EFE/Alberto Estévez

Laboratório com toque espanhol ajuda no desenvolvimento do esporte no Qatar

Jose Miguel Pascual Labrador

Doha (EFE).- Uma vez terminada a Copa do Mundo de futebol e com o Mundial de Natação em 2024 no horizonte, o Qatar tem como próximo objetivo sediar os Jogos Olímpicos de 2036, o que significaria sua quinta tentativa, para a qual consideram importante promover o desenvolvimento dos atletas nacionais por meio de um centro de alto desempenho para jovens, baseado em ciência e tecnologia e dirigido por técnicos espanhóis e latino-americanos.

Localizado em Doha, em um espaço de mais de 200 hectares ao lado de uma das sedes da Copa do Mundo do Qatar 2022, o Estádio Khalifa tem toda a instalação necessária para o treinamento esportivo específico (fisiologia, biomecânica, fisioterapia, nutrição) e uma residência para estudantes; além de um estádio de futebol coberto com capacidade para 3.650 pessoas, uma piscina com medidas olímpicas e uma pista de atletismo homologada pela Associação Internacional de Federações de Atletismo (IAAF, na sigla em inglês).

O diretor-geral do centro, Iván Bravo, e o diretor técnico do programa de futebol, o espanhol Edorta Murua, são a representação máxima de um organograma cujo propósito é que este pequeno país do Oriente Médio seja “capaz de competir” no mais alto nível em diferentes disciplinas esportivas.

“Não é uma academia típica, digamos didática em sentido amplo, é um centro de alto rendimento onde chegam os jogadores com maior potencial e que devemos treinar para que sejam capazes de representar o país nas melhores condições”, explicou Murua em entrevista à Agência EFE.

Espelho dos clubes europeus

Entre os promotores do projeto está o italiano Valter Di Salvo, preparador físico com passagens por clubes como Real Madrid, Manchester United e Lazio e que, desde 2010, dirige o departamento de preparação física na Aspire Academy.

“No Real Madrid Tech – onde projetou várias instalações para o atual centro de treinamentos do clube -, tínhamos áreas dedicadas ao laboratório, mas aqui queríamos dar um passo em direção ao futuro.

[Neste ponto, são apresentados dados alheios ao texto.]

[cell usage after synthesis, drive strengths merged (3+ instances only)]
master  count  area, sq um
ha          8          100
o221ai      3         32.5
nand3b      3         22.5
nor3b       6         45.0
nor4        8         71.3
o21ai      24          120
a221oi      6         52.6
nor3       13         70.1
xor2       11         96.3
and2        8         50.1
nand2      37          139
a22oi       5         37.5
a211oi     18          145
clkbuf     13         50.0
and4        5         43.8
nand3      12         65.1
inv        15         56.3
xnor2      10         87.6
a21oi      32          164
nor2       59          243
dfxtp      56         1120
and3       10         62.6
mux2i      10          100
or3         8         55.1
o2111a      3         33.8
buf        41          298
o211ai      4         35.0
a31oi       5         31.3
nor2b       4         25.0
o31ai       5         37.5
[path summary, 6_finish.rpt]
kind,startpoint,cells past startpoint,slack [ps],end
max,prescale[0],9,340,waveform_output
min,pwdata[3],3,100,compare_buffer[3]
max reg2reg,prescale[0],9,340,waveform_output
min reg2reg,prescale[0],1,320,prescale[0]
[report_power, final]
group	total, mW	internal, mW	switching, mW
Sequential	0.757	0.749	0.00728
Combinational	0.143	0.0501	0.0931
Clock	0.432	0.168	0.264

Não queríamos mandar os jogadores para o laboratório, mas sim trazer para o campo quem conhece a ciência, para analisar o jogador em ação, nos seus movimentos”, contou ele à Agência EFE.

Desta forma, por exemplo, foi criado um espaço de treino dedicado exclusivamente à biomecânica, com medidores de força, câmeras de alta resolução espalhadas pelo campo que permitem recriar o movimento em 3D, e telas de 6 metros onde os jogadores se veem. para corrigir seus movimentos em cada exercício e corrigir erros.

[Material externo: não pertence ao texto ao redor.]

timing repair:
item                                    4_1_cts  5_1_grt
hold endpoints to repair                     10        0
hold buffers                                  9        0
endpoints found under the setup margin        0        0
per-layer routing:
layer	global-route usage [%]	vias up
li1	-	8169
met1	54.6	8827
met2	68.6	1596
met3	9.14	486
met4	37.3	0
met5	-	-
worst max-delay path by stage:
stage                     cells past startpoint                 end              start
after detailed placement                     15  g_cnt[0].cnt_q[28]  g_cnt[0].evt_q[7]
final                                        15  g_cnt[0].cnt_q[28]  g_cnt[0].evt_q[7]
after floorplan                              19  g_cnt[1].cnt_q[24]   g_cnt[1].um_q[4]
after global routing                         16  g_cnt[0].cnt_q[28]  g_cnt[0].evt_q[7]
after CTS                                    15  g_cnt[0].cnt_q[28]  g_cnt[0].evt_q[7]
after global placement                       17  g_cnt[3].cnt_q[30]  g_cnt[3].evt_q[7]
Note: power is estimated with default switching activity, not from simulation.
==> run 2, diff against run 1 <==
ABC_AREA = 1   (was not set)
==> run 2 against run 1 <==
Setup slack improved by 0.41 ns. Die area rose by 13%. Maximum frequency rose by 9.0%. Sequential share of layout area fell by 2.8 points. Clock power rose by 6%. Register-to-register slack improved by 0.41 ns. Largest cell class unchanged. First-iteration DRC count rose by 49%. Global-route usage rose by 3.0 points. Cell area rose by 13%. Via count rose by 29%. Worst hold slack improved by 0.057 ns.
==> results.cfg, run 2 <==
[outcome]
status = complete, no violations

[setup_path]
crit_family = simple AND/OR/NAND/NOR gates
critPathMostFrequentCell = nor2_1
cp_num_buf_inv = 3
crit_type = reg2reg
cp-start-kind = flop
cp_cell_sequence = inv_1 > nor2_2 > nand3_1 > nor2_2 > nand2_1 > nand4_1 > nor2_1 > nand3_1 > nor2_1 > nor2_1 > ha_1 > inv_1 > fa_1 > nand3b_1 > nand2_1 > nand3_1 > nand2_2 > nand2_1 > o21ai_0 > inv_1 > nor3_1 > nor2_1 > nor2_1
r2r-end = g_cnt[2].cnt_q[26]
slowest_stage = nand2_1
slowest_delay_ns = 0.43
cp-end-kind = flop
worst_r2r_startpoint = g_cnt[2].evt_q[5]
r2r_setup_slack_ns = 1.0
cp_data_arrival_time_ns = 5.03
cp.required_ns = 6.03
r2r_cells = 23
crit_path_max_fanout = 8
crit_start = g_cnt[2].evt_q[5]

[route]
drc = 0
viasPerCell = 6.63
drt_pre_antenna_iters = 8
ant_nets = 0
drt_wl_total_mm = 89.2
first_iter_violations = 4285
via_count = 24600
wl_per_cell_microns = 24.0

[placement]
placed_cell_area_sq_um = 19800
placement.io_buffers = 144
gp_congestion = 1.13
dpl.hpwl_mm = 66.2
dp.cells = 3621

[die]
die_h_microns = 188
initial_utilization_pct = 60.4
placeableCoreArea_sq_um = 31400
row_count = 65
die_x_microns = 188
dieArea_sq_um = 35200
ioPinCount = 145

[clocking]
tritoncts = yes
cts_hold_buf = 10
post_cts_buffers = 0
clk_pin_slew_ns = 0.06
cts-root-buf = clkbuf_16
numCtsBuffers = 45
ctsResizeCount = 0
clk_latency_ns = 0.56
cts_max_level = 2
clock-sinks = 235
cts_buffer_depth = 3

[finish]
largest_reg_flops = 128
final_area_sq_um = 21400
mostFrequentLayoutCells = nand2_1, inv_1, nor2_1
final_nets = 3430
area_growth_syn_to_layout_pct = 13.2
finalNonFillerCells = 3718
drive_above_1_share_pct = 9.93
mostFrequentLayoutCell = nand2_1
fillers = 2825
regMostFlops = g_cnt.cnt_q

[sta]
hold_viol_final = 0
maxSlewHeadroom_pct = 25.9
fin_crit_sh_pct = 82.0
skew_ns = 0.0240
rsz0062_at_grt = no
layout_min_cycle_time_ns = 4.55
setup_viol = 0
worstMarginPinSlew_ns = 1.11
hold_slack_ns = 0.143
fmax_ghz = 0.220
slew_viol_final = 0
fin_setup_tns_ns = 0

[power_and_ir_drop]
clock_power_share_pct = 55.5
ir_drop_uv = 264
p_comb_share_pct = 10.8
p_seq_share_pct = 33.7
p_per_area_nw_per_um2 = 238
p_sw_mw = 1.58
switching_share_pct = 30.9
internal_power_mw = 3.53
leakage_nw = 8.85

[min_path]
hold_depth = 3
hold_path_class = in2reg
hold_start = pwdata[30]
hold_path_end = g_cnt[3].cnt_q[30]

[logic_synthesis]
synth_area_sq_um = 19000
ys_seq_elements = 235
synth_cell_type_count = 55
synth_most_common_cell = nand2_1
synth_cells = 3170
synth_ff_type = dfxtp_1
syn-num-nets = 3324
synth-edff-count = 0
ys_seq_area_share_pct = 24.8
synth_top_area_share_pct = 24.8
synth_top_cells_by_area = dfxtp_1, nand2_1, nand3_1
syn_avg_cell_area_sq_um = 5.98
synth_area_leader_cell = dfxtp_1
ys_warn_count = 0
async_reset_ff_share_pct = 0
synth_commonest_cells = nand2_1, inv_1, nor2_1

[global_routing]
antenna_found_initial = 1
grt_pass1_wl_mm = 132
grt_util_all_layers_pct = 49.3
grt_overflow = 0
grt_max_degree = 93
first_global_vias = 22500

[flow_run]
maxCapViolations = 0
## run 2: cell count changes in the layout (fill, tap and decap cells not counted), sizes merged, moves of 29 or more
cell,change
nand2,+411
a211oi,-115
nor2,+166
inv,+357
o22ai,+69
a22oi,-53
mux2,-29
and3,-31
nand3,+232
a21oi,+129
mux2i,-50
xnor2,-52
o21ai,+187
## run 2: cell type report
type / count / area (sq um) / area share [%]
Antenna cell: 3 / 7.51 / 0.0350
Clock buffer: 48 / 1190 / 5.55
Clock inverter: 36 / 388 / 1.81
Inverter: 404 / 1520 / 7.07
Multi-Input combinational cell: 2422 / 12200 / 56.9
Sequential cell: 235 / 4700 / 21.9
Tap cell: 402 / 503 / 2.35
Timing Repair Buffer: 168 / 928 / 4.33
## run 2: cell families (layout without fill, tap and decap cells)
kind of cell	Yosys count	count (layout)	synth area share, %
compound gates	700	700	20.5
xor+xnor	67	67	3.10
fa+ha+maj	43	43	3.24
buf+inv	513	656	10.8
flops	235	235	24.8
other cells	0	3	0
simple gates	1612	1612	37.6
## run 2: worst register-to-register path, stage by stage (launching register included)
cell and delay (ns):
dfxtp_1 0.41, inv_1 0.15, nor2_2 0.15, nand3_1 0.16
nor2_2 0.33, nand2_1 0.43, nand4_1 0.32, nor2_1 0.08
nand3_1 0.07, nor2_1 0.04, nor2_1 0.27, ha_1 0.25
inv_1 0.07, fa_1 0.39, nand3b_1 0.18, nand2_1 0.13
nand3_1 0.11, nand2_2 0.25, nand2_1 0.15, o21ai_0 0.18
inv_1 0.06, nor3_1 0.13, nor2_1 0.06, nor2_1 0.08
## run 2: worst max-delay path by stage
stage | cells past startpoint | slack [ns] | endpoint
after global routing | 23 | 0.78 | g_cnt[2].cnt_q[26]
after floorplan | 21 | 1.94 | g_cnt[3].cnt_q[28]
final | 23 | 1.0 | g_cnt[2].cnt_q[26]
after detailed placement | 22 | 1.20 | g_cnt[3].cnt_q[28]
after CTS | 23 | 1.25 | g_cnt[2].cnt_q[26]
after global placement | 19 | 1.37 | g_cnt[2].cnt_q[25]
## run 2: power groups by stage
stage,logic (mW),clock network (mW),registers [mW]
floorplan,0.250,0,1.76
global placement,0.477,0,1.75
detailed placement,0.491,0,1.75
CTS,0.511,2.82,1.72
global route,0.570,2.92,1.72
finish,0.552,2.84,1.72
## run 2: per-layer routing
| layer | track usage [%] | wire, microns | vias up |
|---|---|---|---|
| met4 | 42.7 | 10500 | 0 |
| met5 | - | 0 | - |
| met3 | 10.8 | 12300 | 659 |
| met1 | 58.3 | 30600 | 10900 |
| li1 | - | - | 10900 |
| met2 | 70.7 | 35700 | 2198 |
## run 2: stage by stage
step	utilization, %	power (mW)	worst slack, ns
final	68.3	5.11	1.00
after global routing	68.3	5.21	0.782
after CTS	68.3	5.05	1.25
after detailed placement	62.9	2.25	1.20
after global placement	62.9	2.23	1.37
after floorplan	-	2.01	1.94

No entanto, os formadores tiveram de compreender a cultura do país antes de aplicar toda a tecnologia no processo de formação, “percebendo os seus pontos fortes e fracos” e não reproduzindo diretamente os sistemas de trabalho utilizados em países como Inglaterra, Espanha e Itália.

Di Salvo exemplificou essa situação ao comparar anedotas em seus primeiros treinos com o Manchester United e com a seleção do Qatar.

Enquanto no primeiro dia como preparador físico com Alex Ferguson e na seleção inglesa teve que interromper os exercícios porque os jogadores “se chutavam, corriam, brigavam, pulavam” no primeiro dia após as férias, em 2010, no primeiro treino com a seleção do Qatar, faltaram três jogadores.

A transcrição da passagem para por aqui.